The ability to learn and form conclusions from a constant flow of experience may be built into human brains, but programming it into a computer requires solving exceedingly difficult questions about how to store the machine's experience and use it efficiently. A central problem is that input from the senses is incomplete and ambiguous. Computer learning and reasoning, therefore, needs to weigh the evidence accurately when considering different conclusions. Judea Pearl's work laid the foundation for just this kind of artificial intelligence, by proposing methods for representing statistical associations between many pieces of information, for making accurate predictions from that information and for inferring causal connections between events. His research changed the face of computer science.

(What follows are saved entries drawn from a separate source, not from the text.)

Background: an optimization exercise with open tools, aiming at small area, a short achievable clock period and few clock cycles per item. Do not read the settings as production practice.
Function was checked by simulation only, so behaviour that the tests miss may differ from the original.

// simple_generic_matrix_mult
module simple_generic_matrix_mult #(
    parameter integer M = 3,
    parameter integer N = 3,
    parameter integer P = 3,
    parameter integer DATA_WIDTH = 8
)(
    input  wire clk,
    input  wire rst,
    input  wire start,
    input  wire signed [DATA_WIDTH-1:0] a_in,
    input  wire [$clog2(M*N)-1:0] a_addr,
    input  wire a_wen,
    input  wire signed [DATA_WIDTH-1:0] b_in,
    input  wire [$clog2(N*P)-1:0] b_addr,
    input  wire b_wen,
    output reg [2*DATA_WIDTH-1:0] c_out,
    output reg c_valid,
    output reg done
);
Size in the first run: about 1,100 cells after synthesis, about 210 flip-flops, roughly 47 I/O pins, roughly 12,000 um^2 of cells after synthesis.
export LEC_CHECK = 0
export ABC_CLOCK_PERIOD_IN_PS = 3000
export CAP_MARGIN = 20
export CORE_MARGIN = 2
export CORE_UTILIZATION = 70
export CTS_BUF_LIST = sky130_fd_sc_hd__clkbuf_8
export CTS_CLUSTER_DIAMETER = 60
export CTS_CLUSTER_SIZE = 14
export SLEW_MARGIN = 20
export SYNTH_HIERARCHICAL = 1
export SYNTH_MINIMUM_KEEP_SIZE = 0
create_clock -name core_clock -period 10.0 [get_ports {clk}]
standard.sh (not shown) runs the stock make flow with config.mk's settings and CLKGATE_MAP_FILE= SYNTH_SCRIPT=/design/flow/synth_recipe.tcl, a recipe that flattens the netlist after the stock synthesis.
==> flow/flow/run.sh <==
#!/bin/bash
set -euo pipefail
bash standard.sh SETUP_SLACK_MARGIN=7 finish > standard_flow.log 2>&1
The baseline completed with no timing, DRC or antenna violations.
Testbench counts at the start, summed over its fixed seeds: cycles 30,400, items 14,400.
Background: an optimization exercise with open tools, aiming at small area and a short achievable clock period. Do not read the settings as production practice.
RTL that was checked went through simulation tests only; none was proved equivalent to the original.
For runs 1 and 2, only the layout was checked, not whether the RTL still works.
In every run shown here, the design's own scripts or RTL, not TritonCTS, make the clock network.
No driver is modelled on the clock port, so clock power and skew are understated where the tree is cut down; a real chip needs a root buffer or a tree.
Power figures rest on the tool's default switching activity, not on a simulated workload.

`design/flow/config.mk`:
```
export PLATFORM = sky130hd
export DESIGN_NAME = Router_Top_Level_1x3
export DESIGN_NICKNAME = Router_Top_Level_1x3
export VERILOG_FILES = /design/flow/design.v
export SDC_FILE = /design/flow/constraint.sdc
export NUM_CORES = 4
export LEC_CHECK = 0
export CAP_MARGIN = 20
export CORE_MARGIN = 2
export CORE_UTILIZATION = 55
export PLACE_DENSITY = 0.65
export SETUP_SLACK_MARGIN = 3.25
export SLEW_MARGIN = 20
export SYNTH_HIERARCHICAL = 1
export SYNTH_MINIMUM_KEEP_SIZE = 0
```
`design/flow/constraint.sdc`:
```
create_clock -name core_clock -period 5.0 [get_ports {clock}]
set_input_delay 1.0000 -clock core_clock [delete_from_list [all_inputs] [get_ports {clock}]]
set_output_delay 1.0000 -clock core_clock [all_outputs]
set_load 0.01 [all_outputs]
```
`design/flow/design.v`:
```
`timescale 1ns / 1ps
module FIFO_Project(clk, resetn, soft_reset, read_enb, write_enb, data_in,
                    data_out, valid, full, full_next);
input clk, resetn, soft_reset, read_enb, write_enb;
input [7:0] data_in;
output reg [7:0] data_out;
output reg valid;    
output reg full;
output full_next;
reg [7:0] fifo [0:15];
reg [3:0] last;      
wire clr = !resetn || soft_reset;
wire wr  = write_enb && !full;
wire rd  = read_enb && valid;
integer k;
always @(posedge clk)
    if (wr) begin
        fifo[0] <= data_in;
        for (k = 1; k < 16; k = k + 1)
            fifo[k] <= fifo[k - 1];
    end
wire [7:0] rdata;
FIFO_Read_Mux read_mux(.d({fifo[15], fifo[14], fifo[13], fifo[12], fifo[11], fifo[10], fifo[9], fifo[8],
                          fifo[7], fifo[6], fifo[5], fifo[4], fifo[3], fifo[2], fifo[1], fifo[0]}),
                       .sel(last), .q(rdata));
always @(posedge clk)
    if (clr)
        data_out <= 8'd0;
    else if (rd)
        data_out <= rdata;
wire [3:0] last_rd   = wr ? last : (last == 4'd0 ? 4'd0 : last - 4'd1);
wire [3:0] last_nord = (wr && valid) ? last + 4'd1 : last;
wire [3:0] last_next;
FIFO_Pick4 pick_last(.clr(clr), .sel(read_enb && valid), .a(last_rd), .b(last_nord), .q(last_next));
always @(posedge clk)
    last <= last_next;
assign full_next = !clr && !(read_enb && valid) && (wr ? (valid && last == 4'd14) : full);
always @(posedge clk) begin
    valid <= !clr && (wr || (valid && !(read_enb && last == 4'd0)));
    full  <= full_next;
end
endmodule
module FIFO_Read_Mux(input [127:0] d, input [3:0] sel, output [7:0] q);
wire [15:0] s;
FIFO_Dec16 dec(.a(sel), .y(s));
genvar b;
generate
    for (b = 0; b < 8; b = b + 1) begin : bit_
        wire [5:0] n;
        FIFO_AOI222 g0(.a1(s[0]),  .a2(d[8*0+b]),  .b1(s[1]),  .b2(d[8*1+b]),  .c1(s[2]),  .c2(d[8*2+b]),  .y(n[0]));
        FIFO_AOI222 g1(.a1(s[3]),  .a2(d[8*3+b]),  .b1(s[4]),  .b2(d[8*4+b]),  .c1(s[5]),  .c2(d[8*5+b]),  .y(n[1]));
        FIFO_AOI222 g2(.a1(s[6]),  .a2(d[8*6+b]),  .b1(s[7]),  .b2(d[8*7+b]),  .c1(s[8]),  .c2(d[8*8+b]),  .y(n[2]));
        FIFO_AOI222 g3(.a1(s[9]),  .a2(d[8*9+b]),  .b1(s[10]), .b2(d[8*10+b]), .c1(s[11]), .c2(d[8*11+b]), .y(n[3]));
        FIFO_AOI222 g4(.a1(s[12]), .a2(d[8*12+b]), .b1(s[13]), .b2(d[8*13+b]), .c1(s[14]), .c2(d[8*14+b]), .y(n[4]));
        assign n[5] = !(s[15] && d[8*15+b]);
        assign q[b] = !(&n);
    end
endgenerate
endmodule
module FIFO_Dec16(input [3:0] a, output [15:0] y);
wire [3:0] lo_n, hi_n;
FIFO_Dec4n dec_lo(.a(a[1:0]), .y_n(lo_n));
FIFO_Dec4n dec_hi(.a(a[3:2]), .y_n(hi_n));
genvar k;
generate
    for (k = 0; k < 16; k = k + 1) begin : out_
        assign y[k] = !(lo_n[k % 4] || hi_n[k / 4]);
    end
endgenerate
endmodule
module FIFO_Dec4n(input [1:0] a, output [3:0] y_n);
assign y_n = ~(4'd1 << a);
endmodule
module FIFO_AOI222(input a1, a2, b1, b2, c1, c2, output y);
assign y = !((a1 && a2) || (b1 && b2) || (c1 && c2));
endmodule
module FIFO_Pick4(input clr, input sel, input [3:0] a, input [3:0] b, output [3:0] q);
assign q = clr ? 4'd0 : sel ? a : b;
endmodule
`timescale 1ns / 1ps
module Synchronizer_Project(clk, resetn, valid, read_enb, soft_reset);
input clk, resetn, valid, read_enb;
output reg soft_reset;
reg [4:0] cnt;
always @(posedge clk)
    if (!resetn || !valid || read_enb) begin
        cnt <= 5'd0;
        soft_reset <= 1'b0;
    end else if (cnt == 5'b11000) begin
        cnt <= 5'd0;
        soft_reset <= 1'b1;
    end else begin
        cnt <= {cnt[3:0], ~(cnt[4] ^ cnt[2])};
        soft_reset <= 1'b0;
    end
endmodule
`timescale 1ns / 1ps
module FSM_Project(clk, resetn, soft_reset, pkt_valid, addr_in, empty_in,
                   fifo_full, parity_done, low_pkt_valid, addr,
                   detect_add, lfd_state, ld_state, lp_state, cpe_state,
                   full_state, laf_state, busy, write_enb);
input clk, resetn, soft_reset, pkt_valid;
input [1:0] addr_in;
input [2:0] empty_in;
input fifo_full, parity_done, low_pkt_valid;
output reg [1:0] addr;
output detect_add, lfd_state, ld_state, lp_state, cpe_state, full_state, laf_state;
output reg busy;
output reg [2:0] write_enb;    
reg s_da, s_lfd, s_ld, s_lp, s_cpe, s_ffs, s_laf, s_wte;
wire [3:0] empty4 = {1'b0, empty_in};
wire hdr_ok     = pkt_valid && (addr_in != 2'd3);
wire hdr_empty  = empty4[addr_in];
wire addr_empty = empty4[addr];
wire clr = !resetn || soft_reset;
wire n_da  = clr || (s_da && !hdr_ok) || (s_cpe && !fifo_full) || (s_laf && parity_done);
wire n_lfd = !clr && ((s_da && hdr_ok && hdr_empty) || (s_wte && addr_empty));
wire n_wte = !clr && ((s_da && hdr_ok && !hdr_empty) || (s_wte && !addr_empty));
wire n_ld  = !clr && (s_lfd || (s_ld && !fifo_full && pkt_valid) ||
                      (s_laf && !parity_done && !low_pkt_valid));
wire n_lp  = !clr && ((s_ld && !fifo_full && !pkt_valid) ||
                      (s_laf && !parity_done && low_pkt_valid));
wire n_cpe = !clr && s_lp;
wire n_ffs = !clr && ((s_ld || s_cpe || s_ffs) && fifo_full);
wire n_laf = !clr && s_ffs && !fifo_full;
wire n_busy = !clr && ((s_da && hdr_ok) || (s_ld && (fifo_full || !pkt_valid)) ||
                       s_lp || s_ffs || s_wte || (s_cpe && fifo_full) ||
                       (s_laf && !parity_done && low_pkt_valid));
wire [1:0] n_addr = s_da ? addr_in : addr;
wire n_we = n_ld || n_lp || n_laf;
always @(posedge clk) begin
    s_da  <= n_da;
    s_lfd <= n_lfd;
    s_wte <= n_wte;
    s_ld  <= n_ld;
    s_lp  <= n_lp;
    s_cpe <= n_cpe;
    s_ffs <= n_ffs;
    s_laf <= n_laf;
    busy  <= n_busy;
    write_enb <= {3{n_we}} & {addr == 2'd2, addr == 2'd1, addr == 2'd0};
end
always @(posedge clk)
    addr <= n_addr;
assign detect_add = s_da;
assign lfd_state  = s_lfd;
assign ld_state   = s_ld;
assign lp_state   = s_lp;
assign cpe_state  = s_cpe;
assign full_state = s_ffs;
assign laf_state  = s_laf;
endmodule
`timescale 1ns / 1ps
module Register_Project(input clk, resetn, pkt_valid,
                        input [7:0] data_in,
                        input fifo_full, detect_add, ld_state, laf_state, lfd_state, cpe_state,
                        output reg err, parity_done, low_pkt_valid,
                        output reg [7:0] data_out);
reg [7:0] fifo_full_state_byte, internal_parity, packet_parity_byte;
always @(posedge clk)
    if (!resetn)
        parity_done <= 1'b0;
    else if (ld_state && !fifo_full && !pkt_valid)
        parity_done <= 1'b1;
    else if (laf_state && low_pkt_valid && !parity_done)
        parity_done <= 1'b1;
    else if (detect_add)
        parity_done <= 1'b0;
always @(posedge clk)
    if (!resetn)
        low_pkt_valid <= 1'b0;
    else if (ld_state && !pkt_valid)
        low_pkt_valid <= 1'b1;
    else if (cpe_state)
        low_pkt_valid <= 1'b0;
always @(posedge clk)
    if (ld_state && fifo_full)
        fifo_full_state_byte <= data_in;
always @(posedge clk)
    if (detect_add || (ld_state && !fifo_full))
        data_out <= data_in;
    else if (laf_state)
        data_out <= fifo_full_state_byte;
always @(posedge clk)
    if (lfd_state)
        internal_parity <= data_out;
    else if (ld_state && pkt_valid)
        internal_parity <= internal_parity ^ data_in;
    else if (detect_add)
        internal_parity <= 8'd0;
always @(posedge clk)
    if (ld_state && !pkt_valid)
        packet_parity_byte <= data_in;
always @(posedge clk)
    if (!resetn)
        err <= 1'b0;
    else if (parity_done)
        err <= internal_parity != packet_parity_byte;
endmodule
`timescale 1ns / 1ps
module Router_Top_Level_1x3(clock,resetn,read_enb_0,read_enb_1,read_enb_2,data_in,pkt_valid,data_out_0,data_out_1,data_out_2,valid_out_0,valid_out_1,valid_out_2,error,busy);
input clock,resetn,read_enb_0,read_enb_1,read_enb_2,pkt_valid;
input [7:0] data_in;
output valid_out_0,valid_out_1,valid_out_2,error,busy;
output [7:0] data_out_0,data_out_1,data_out_2;
wire [2:0] soft_reset, valid, full, read_enb;
wire [7:0] reg_out;
wire [1:0] addr;
wire detect_add, lfd_state, ld_state, lp_state, cpe_state, full_state, laf_state;
wire parity_done, low_pkt_valid;
assign read_enb = {read_enb_2, read_enb_1, read_enb_0};
assign valid_out_0 = valid[0];
assign valid_out_1 = valid[1];
assign valid_out_2 = valid[2];
wire [2:0] full_next;
wire [3:0] full_next4 = {1'b0, full_next};
reg fifo_full;
always @(posedge clock)
    fifo_full <= full_next4[addr];
wire [2:0] write_enb;
FIFO_Project fifo_0(.clk(clock), .resetn(resetn), .soft_reset(soft_reset[0]),
                    .read_enb(read_enb_0), .write_enb(write_enb[0]), .data_in(reg_out),
                    .data_out(data_out_0), .valid(valid[0]), .full(full[0]),
                    .full_next(full_next[0]));
FIFO_Project fifo_1(.clk(clock), .resetn(resetn), .soft_reset(soft_reset[1]),
                    .read_enb(read_enb_1), .write_enb(write_enb[1]), .data_in(reg_out),
                    .data_out(data_out_1), .valid(valid[1]), .full(full[1]),
                    .full_next(full_next[1]));
FIFO_Project fifo_2(.clk(clock), .resetn(resetn), .soft_reset(soft_reset[2]),
                    .read_enb(read_enb_2), .write_enb(write_enb[2]), .data_in(reg_out),
                    .data_out(data_out_2), .valid(valid[2]), .full(full[2]),
                    .full_next(full_next[2]));
Synchronizer_Project sync_0(.clk(clock), .resetn(resetn), .valid(valid[0]),
                            .read_enb(read_enb_0), .soft_reset(soft_reset[0]));
Synchronizer_Project sync_1(.clk(clock), .resetn(resetn), .valid(valid[1]),
                            .read_enb(read_enb_1), .soft_reset(soft_reset[1]));
Synchronizer_Project sync_2(.clk(clock), .resetn(resetn), .valid(valid[2]),
                            .read_enb(read_enb_2), .soft_reset(soft_reset[2]));
FSM_Project fsm0(.clk(clock), .resetn(resetn), .soft_reset(|soft_reset),
                 .pkt_valid(pkt_valid), .addr_in(data_in[1:0]), .empty_in(~valid),
                 .fifo_full(fifo_full), .parity_done(parity_done), .low_pkt_valid(low_pkt_valid),
                 .addr(addr), .detect_add(detect_add), .lfd_state(lfd_state), .ld_state(ld_state),
                 .lp_state(lp_state), .cpe_state(cpe_state), .full_state(full_state),
                 .laf_state(laf_state), .busy(busy), .write_enb(write_enb));
Register_Project register(.clk(clock), .resetn(resetn), .pkt_valid(pkt_valid), .data_in(data_in),
                          .fifo_full(fifo_full), .detect_add(detect_add), .ld_state(ld_state),
                          .laf_state(laf_state), .lfd_state(lfd_state), .cpe_state(cpe_state),
                          .err(error), .parity_done(parity_done), .low_pkt_valid(low_pkt_valid),
                          .data_out(reg_out));
endmodule
```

Pearl was born in 1936 in Tel Aviv, Israel. He earned his B.S. in electrical engineering from the Technion in Haifa, Israel in 1960 and went on to earn a master's degree in physics from Rutgers University in 1965 and his Ph.D. in electrical engineering the same year from the Polytechnic Institute of Brooklyn. He worked at RCA Research Laboratories in Princeton until 1970 and has been at the University of California, Los Angeles [UCLA] ever since.

Since 1984 Pearl has written three fundamental books in artificial intelligence. In the first, Heuristics: Intelligent Search Strategies for Computer Problem Solving, Pearl took on heuristic algorithms - methods for quickly finding a "good enough" answer, rather than searching forever for a perfect answer -and suggested ways to achieve a higher standard of success. In Probabilistic Reasoning in Intelligent Systems: Networks of Plausible Inference, published in 1988, Pearl develops a seminal approach, Bayesian networks, for representing and reasoning efficiently with a large number of pieces of uncertain evidence. Bayesian networks have now been used everywhere in science and engineering, from medical diagnosis to email spam detection. His third book, Causality: Models, Reasoning, and Inference (2000), rejects the academics' timidity in jumping from correlation to causation and sets up rigorous ways for determining causal relationships. By presenting a set of precise reasoning rules that can show causation from an observation, Pearl defied convention by showing that correlation can indicate causation.

Pearl is the president of the Daniel Pearl Foundation. His numerous scientific honors include the Allen Newell Award, the Lakatos Award in the philosophy of science, the International Joint Conferences on Artificial Intelligence [IJCAI] Research Excellence Award and he is a member of the National Academy of Engineering.